SpaceShipOne Rockets To 68,000 Feet

ehartwell writes "According to Space.com, Scaled Composite's SpaceShipOne flew its first rocket-powered flight today, the 100th anniversary of the Wright Brothers' 12-second first flight. SpaceShipOne's engine burned for 15 seconds, pushing it to Mach 1.2 (930 mph) and a peak altitude of 68,000 feet.

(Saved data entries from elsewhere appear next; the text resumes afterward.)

==> config.mk <==
export PLATFORM = sky130hd
export DESIGN_NAME = tick_capture
export DESIGN_NICKNAME = d
export VERILOG_FILES = /design/src/rtl/tick_capture_pkg.sv /design/src/rtl/tick_capture_ch.sv /design/src/rtl/tick_capture.sv
export SDC_FILE = /design/constraint.sdc
export NUM_CORES = 1
export LEC_CHECK = 0
export CAP_MARGIN = 20
export CORE_AREA = 4 4 127 129
export DETAILED_ROUTE_END_ITERATION = 8
export DIE_AREA = 0 0 131 133
export PLACE_DENSITY = 0.79
export SLEW_MARGIN = 5
export SYNTH_ARGS = -nofsm -noshare
export SYNTH_HDL_FRONTEND = slang
export SYNTH_SLANG_ARGS = --single-unit
==> constraint.sdc <==
create_clock -name clk -period 7.8 [get_ports clk]
set_input_delay 0.78 -clock clk [delete_from_list [all_inputs] [get_ports clk]]
set_output_delay 0.78 -clock clk [all_outputs]
set_load 0.02 [all_outputs]
==> src/rtl/tick_capture_pkg.sv <==
// Shared register map and CSR bit positions for tick_capture.
// Firmware headers are generated from these constants, so keep them in sync.
package tick_capture_pkg;

  // Word addresses, decoded on wb_addr[3:0]
  localparam logic [3:0] ADDR_CSR       = 4'h0;
  localparam logic [3:0] ADDR_TIME_CAP  = 4'h1;
  localparam logic [3:0] ADDR_TIME_LIVE = 4'h2;
  localparam logic [3:0] ADDR_CH_BASE   = 4'h8;

  // CSR bit positions
  localparam int CSR_EN      = 0;
  localparam int CSR_HW_EN   = 1;
  localparam int CSR_SW_CAP  = 2;
  localparam int CSR_IRQ_EN  = 3;
  localparam int CSR_PENDING = 8;
  localparam int CSR_OVERRUN = 9;
  localparam int CSR_SEQ_LSB = 16;
  localparam int SEQ_W       = 8;

endpackage

==> src/rtl/tick_capture_ch.sv <==
// One tick channel: free counter, optional last-capture baseline and the
// capture register. Capture samples the pre-increment counter, so a tick
// coincident with the capture lands in the next interval.
module tick_capture_ch #(
  parameter int CNT_W = 16,
  parameter bit DELTA = 1'b0
) (
  input  logic             clk,
  input  logic             rst,
  input  logic             en_i,
  input  logic             tick_i,
  input  logic             cap_ev_i,
  output logic [CNT_W-1:0] cap_o
);

  logic [CNT_W-1:0] cnt_q;
  logic [CNT_W-1:0] cap_q;
  logic [CNT_W-1:0] cap_d;

  // Tick counter, wraps modulo 2^CNT_W, holds while disabled
  always_ff @(posedge clk or posedge rst) begin
    if (rst)                cnt_q <= '0;
    else if (en_i && tick_i) cnt_q <= cnt_q + CNT_W'(1);
  end

  if (DELTA) begin : g_delta
    logic [CNT_W-1:0] last_q;
    // Baseline for the next delta is the value just reported against
    always_ff @(posedge clk or posedge rst) begin
      if (rst)           last_q <= '0;
      else if (cap_ev_i) last_q <= cnt_q;
    end
    assign cap_d = cnt_q - last_q;
  end else begin : g_abs
    assign cap_d = cnt_q;
  end

  // Capture register, loaded atomically with the other channels
  always_ff @(posedge clk or posedge rst) begin
    if (rst)           cap_q <= '0;
    else if (cap_ev_i) cap_q <= cap_d;
  end

  assign cap_o = cap_q;

endmodule

==> src/rtl/tick_capture.sv <==
// Tick-rate capture peripheral: Wishbone slave, CSR, time counter and
// capture sequencing around N_CH tick_capture_ch instances.
module tick_capture
  import tick_capture_pkg::*;
#(
  parameter int N_CH   = 2,
  parameter int CNT_W  = 16,
  parameter int TIME_W = 32,
  parameter bit DELTA  = 1'b0
) (
  input  logic            clk,
  input  logic            rst,
  input  logic [N_CH-1:0] ticks,
  input  logic            tick_cap,
  output logic            irq,
  input  logic [7:0]      wb_addr,
  output logic [31:0]     wb_rdata,
  input  logic [31:0]     wb_wdata,
  input  logic            wb_we,
  input  logic            wb_cyc,
  output logic            wb_ack
);

  logic              ack_q, wr_q;
  logic [3:0]        waddr_q;
  logic [31:0]       wdata_q, rdata_q, rdata_d;
  logic              en_q, hw_en_q, irq_en_q, pending_q, overrun_q, irq_q;
  logic [SEQ_W-1:0]  seq_q;
  logic [TIME_W-1:0] time_q, time_cap_q;
  logic [N_CH-1:0][CNT_W-1:0] cap;

  logic wr_csr, sw_cap, cap_ev, pend_clr, ovr_clr;

  // Writes act one edge after the ack cycle from the registered strobe
  assign wr_csr   = wr_q && (waddr_q == ADDR_CSR);
  assign sw_cap   = wr_csr && wdata_q[CSR_SW_CAP];
  assign pend_clr = wr_csr && wdata_q[CSR_PENDING];
  assign ovr_clr  = wr_csr && wdata_q[CSR_OVERRUN];
  assign cap_ev   = (tick_cap && hw_en_q) || sw_cap;

  // Bus handshake: one wait state, registered write strobe and read data
  always_ff @(posedge clk or posedge rst) begin
    if (rst) begin
      ack_q   <= 1'b0;
      wr_q    <= 1'b0;
      waddr_q <= '0;
      wdata_q <= '0;
      rdata_q <= '0;
    end else begin
      ack_q <= wb_cyc && !ack_q;
      wr_q  <= wb_cyc && wb_we && !ack_q;
      if (wb_cyc && !ack_q) begin
        waddr_q <= wb_addr[3:0];
        wdata_q <= wb_wdata;
      end
      rdata_q <= (!wb_cyc || ack_q) ? 32'h0 : rdata_d;
    end
  end

  // Read mux; sampled before any coincident capture updates the registers
  always_comb begin
    rdata_d = '0;
    if (wb_addr[3:0] == ADDR_CSR) begin
      rdata_d[CSR_EN]                    = en_q;
      rdata_d[CSR_HW_EN]                 = hw_en_q;
      rdata_d[CSR_IRQ_EN]                = irq_en_q;
      rdata_d[CSR_PENDING]               = pending_q;
      rdata_d[CSR_OVERRUN]               = overrun_q;
      rdata_d[CSR_SEQ_LSB +: SEQ_W]      = seq_q;
    end else if (wb_addr[3:0] == ADDR_TIME_CAP) begin
      rdata_d[TIME_W-1:0] = time_cap_q;
    end else if (wb_addr[3:0] == ADDR_TIME_LIVE) begin
      rdata_d[TIME_W-1:0] = time_q;
    end else begin
      for (int k = 0; k < N_CH; k++)
        if (wb_addr[3:0] == ADDR_CH_BASE + 4'(k)) rdata_d[CNT_W-1:0] = cap[k];
    end
  end

  // CSR, time base, capture sequencing and interrupt
  always_ff @(posedge clk or posedge rst) begin
    if (rst) begin
      en_q       <= 1'b0;
      hw_en_q    <= 1'b0;
      irq_en_q   <= 1'b0;
      pending_q  <= 1'b0;
      overrun_q  <= 1'b0;
      irq_q      <= 1'b0;
      seq_q      <= '0;
      time_q     <= '0;
      time_cap_q <= '0;
    end else begin
      time_q <= time_q + TIME_W'(1);
      if (wr_csr) begin
        en_q     <= wdata_q[CSR_EN];
        hw_en_q  <= wdata_q[CSR_HW_EN];
        irq_en_q <= wdata_q[CSR_IRQ_EN];
      end
      if (cap_ev) begin
        time_cap_q <= time_q;
        seq_q      <= seq_q + SEQ_W'(1);
      end
      // A capture beats a coincident clear
      if (cap_ev)        pending_q <= 1'b1;
      else if (pend_clr) pending_q <= 1'b0;
      // Overrun only if the previous capture was left unacknowledged
      if (cap_ev && pending_q && !pend_clr) overrun_q <= 1'b1;
      else if (ovr_clr)                     overrun_q <= 1'b0;
      irq_q <= pending_q && irq_en_q;
    end
  end

  for (genvar k = 0; k < N_CH; k++) begin : g_ch
    tick_capture_ch #(.CNT_W(CNT_W), .DELTA(DELTA)) u_ch (
      .clk      (clk),
      .rst      (rst),
      .en_i     (en_q),
      .tick_i   (ticks[k]),
      .cap_ev_i (cap_ev),
      .cap_o    (cap[k])
    );
  end

  assign wb_ack   = ack_q;
  assign wb_rdata = rdata_q;
  assign irq      = irq_q;

  logic unused;
  assign unused = &{1'b0, wb_addr[7:4], wdata_q[31:10], wdata_q[7:4]};

endmodule

==> reports/qor.yml <==
yosys:
  ys_types: 40
  syn_avg_cell_area_sq_um: 12.5
  synth-simple-area-share: 0.128
  ys_ff_latch: 186
  synth-xor-area-share: 0.0756
  synth_compound_area_frac: 0.0389
  synth_top_family_by_area: "multiplexers"
  synthCells: 630
  synth_fa_ha_area_frac: 0.00635
  syn_area_sq_um: 7880
  synth_nets: 681
  ys_async_sr_fraction: 1.00
  yosysWarnings: 0
  synth-seq-area-share: 0.591
  synth_edf_count: 0
  synthMuxAreaShare: 0.139
  ys.flop_type: "dfrtp_1"
worst_setup_path:
  endpoint: "wb_rdata[2]$_DFF_PP0_"
  worstPathMaxFanout: 18
  cp_data_required_time_ns: 8.14
  crit_arrival_ns: 3.23
  end_kind: "flop"
  critPathLaunchType: "primary input"
  reg2reg_to: "time_cap_q[6]$_DFFE_PP0P_"
  r2r_cells: 3
  worstReg2RegStart: "waddr_q[1]$_DFFE_PP0P_"
  startpoint: "wb_addr[3]"
  critPathKind: "in -> reg"
  reg2reg_slack_ns: 5.38
die:
  core_sq_um: 15000
  rows: 45
  start_util: 0.524
  ios: 81
  die-height_microns: 133
  dieArea_sq_um: 17400
  dieWidth_microns: 131
global_routing:
  grt_pass1_wl_microns: 26200
  track_usage: 0.191
  antenna_found_initial: 0
  overflow: 0
  grt_pass1_vias: 5061
  grt_max_degree: 105
clock_tree:
  cts_resized: 0
  hold_buffers: 0
  clkLatencyLatePin_ns: 0.43
  cts.sinks: 186
  htreeDepth: 4
  cts_root_buffer: "clkbuf_16"
  cts.path.max_buffers: 2
  cts_tree: "built"
  clk_pin_slew_ns: 0.06
  cts_buffers: 17
  post_cts_buffers: 0
drt:
  dr.pass1.iters: 5
  drt_iter0_drc: 493
  routed_wirelength_microns: 15900
  postRouteAntennaNets: 0
  wl_per_cell_microns: 18.2
  vias_per_cell: 5.69
  drc_errors: 0
  route.vias.total: 4964
placed_design:
  place_hpwl_microns: 10100
  place_congestion: 0.790
  io_buffers: 50
  placed_cells: 841
finish:
  nFillCells: 1123
  ff_latch_area_sq_um: 4650
  fin_util: 0.611
  nets: 725
  area_growth_pct: 16.5
  drive_gt1_frac: 0.204
  diodes: 0
  multi_input_area_sq_um: 3080
  layout.cells.non_filler: 873
flow_run:
  max_cap_viol_count: 0
timing:
  final-hold-violation-count: 0
  final.period_utilization: 0.371
  fin_worst_skew_ns: 0.00733
  fmax_mhz: 346
  worst_pin_slew_ns: 0.999
  grt_setup_unrepaired: "false"
  max_slew_margin: 0.334
  finalSetupViolations: 0
  whs_ns: 0.477
  setup_tns_ns: 0
  fin_crit_ns: 2.89
  drv_slew: 0
outcome:
  status: "complete, no violations"
pwr:
  power_mw: 2.33
  ir_worst_vdd_v: 0.000181
  power_per_cell_area_nw_per_um2: 254
  static-leakage-power_nw: 4.18
worst_hold_path:
  min_path_type: "reg -> reg"
  hold_depth: 1
[routing by layer]
metal  wire length (microns)  track usage  vias up  share of wire
li1                        -            -     2292              -
met1                    7550        0.276     2549           0.47
met2                    7520        0.288       99           0.47
met3                     533       0.0379       24          0.034
met4                     303       0.0691        0          0.019
met5                       0            0        -              0
[flip-flops by register name (all words and copies together), names as in the netlist, 4 cells and up]
signal	count
wb_rdata	32
wdata_q	6
seq_q	8
time_cap_q	32
g_ch.u_ch.cap_d	32
g_ch.u_ch.cap_o	32
time_q	32
waddr_q	4
[area by class of cell]
class / count / area share
inverters: 10 / 0.00463
repair buffers: 54 / 0.0598
flip-flops and latches: 186 / 0.507
clock buffers: 24 / 0.0557
clock inverters: 6 / 0.0120
well taps: 188 / 0.0256
multi-input cells: 405 / 0.335
[worst max-delay path, stage by stage]
cell and delay, ns:
clkdlybuf4s50_1 0.58, nor3_1 0.69, and2_1 0.82, a222oi_1 0.17, nor2_1 0.19
[power breakdown]
part / switching (mW) / internal (mW) / total, mW
Sequential: 0.0857 / 1.06 / 1.14
Combinational: 0.145 / 0.150 / 0.295
Clock: 0.343 / 0.552 / 0.894
Total: 0.573 / 1.76 / 2.33
[how the worst min path moves through the flow]
stage                                                   from                                  to  slack (ns)
after floorplan           g_ch[1].u_ch.cap_d[15]$_DFFE_PP0P_  g_ch[1].u_ch.cap_d[15]$_DFFE_PP0P_        0.44
after global placement    g_ch[1].u_ch.cap_d[15]$_DFFE_PP0P_  g_ch[1].u_ch.cap_d[15]$_DFFE_PP0P_        0.45
after detailed placement  g_ch[1].u_ch.cap_d[15]$_DFFE_PP0P_  g_ch[1].u_ch.cap_d[15]$_DFFE_PP0P_        0.47
after CTS                 g_ch[1].u_ch.cap_d[15]$_DFFE_PP0P_  g_ch[1].u_ch.cap_d[15]$_DFFE_PP0P_        0.48
after global routing      g_ch[1].u_ch.cap_d[15]$_DFFE_PP0P_  g_ch[1].u_ch.cap_d[15]$_DFFE_PP0P_        0.49
final                     g_ch[1].u_ch.cap_d[15]$_DFFE_PP0P_  g_ch[1].u_ch.cap_d[15]$_DFFE_PP0P_        0.48
[cell families (layout without fill, tap and decap cells)]
kind of cell	after synthesis	in the layout
AO/OA/AOI/OAI	38	38
XOR/XNOR	68	68
adder cells (fa/ha/maj)	4	4
buffers and inverters	39	94
flip-flops	186	186
multiplexers	98	98
AND/OR/NAND/NOR	197	197
[stage by stage]
| stage | instance area, sq um | worst slack [ns] |
|---|---|---|
| 2_1_floorplan | 7880 | 1.96 |
| 3_3_place_gp | 8520 | 4.51 |
| 3_5_place_dp | 8520 | 4.43 |
| 4_1_cts | 9140 | 4.91 |
| 5_1_grt | 9180 | 4.70 |
| 6_report | 9180 | 4.91 |
[cell usage in the layout (no fill, tap or decap), types with 2 or more instances in the layout]
cell and count:
nand3_1 22, and3_1 4, clkbuf_16 17, a22oi_1 8, clkinvlp_4 2, xor2_1 19, dfrtp_1 186, a222oi_1 15
nor2_1 51, mux2_2 90, ha_1 4, nand4_1 22, clkdlybuf4s50_1 49, buf_4 2, and3_2 2, a21oi_1 9
nor3_1 5, and2_1 7, clkbuf_8 6, xnor2_1 49, inv_1 9, nor4_1 6, and4_1 5, nor3_2 4
mux2i_1 8, or2_2 2, nor3b_1 2, nand2_1 56, bufinv_16 3
[cells in the mapped netlist, drive strengths merged (3+ instances only)]
| master | count | area, sq um |
|---|---|---|
| and2 | 7 | 43.8 |
| nand4 | 23 | 150 |
| clkbuf | 14 | 53.8 |
| buf | 15 | 81.3 |
| ha | 4 | 50.1 |
| nor2 | 51 | 191 |
| nor3 | 9 | 65.1 |
| inv | 10 | 37.5 |
| mux2i | 8 | 80.1 |
| a21oi | 9 | 45.0 |
| and3 | 6 | 40.0 |
| a222oi | 15 | 150 |
| and4 | 5 | 43.8 |
| mux2 | 90 | 1010 |
| nand2 | 56 | 210 |
| nor4 | 8 | 71.3 |
| nor3b | 3 | 22.5 |
| xor2 | 19 | 166 |
| a22oi | 8 | 60.1 |
| nand3 | 22 | 110 |
| dfrtp | 186 | 4650 |
| xnor2 | 49 | 429 |
No activity file was read; power rests on OpenSTA's default activity.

To win the X-Prize they need to reach 330,000 feet twice within 2 weeks."

Re:Looks bad for Carmack

[savuporo]

they're nowhere near completing assembly of their full-size rocket

On the contrary

IMO, they are quite far along, i'd expect a hover test in a week or two ( if not for the _damn_ holidays )
BTW, as you probably know, official X-Prize flight attempt has to be announced at least two months in advance, so everybody still has a chance, as Rutan hasnt made such announcement yet.

On the landing gear failure

[Woutepout]

It appears that White Knight had a landing gear problem on the previous flight as well. Knowing that most systems on the two craft are identical, this could mean that there is a (serious?) problem with the landing gear design. So they're probably in for a very thorough re-examination of the relevant systems. But they're probably on top of things and it's hard to say anything sensible about it without inside-information.

PRIVATE commercial supersonic flight yet to happen

[Julian+Morrison]

Concorde was a state funded project, almost exclusively flown by state subsidised airlines bearing national badges (Air France and British Airways).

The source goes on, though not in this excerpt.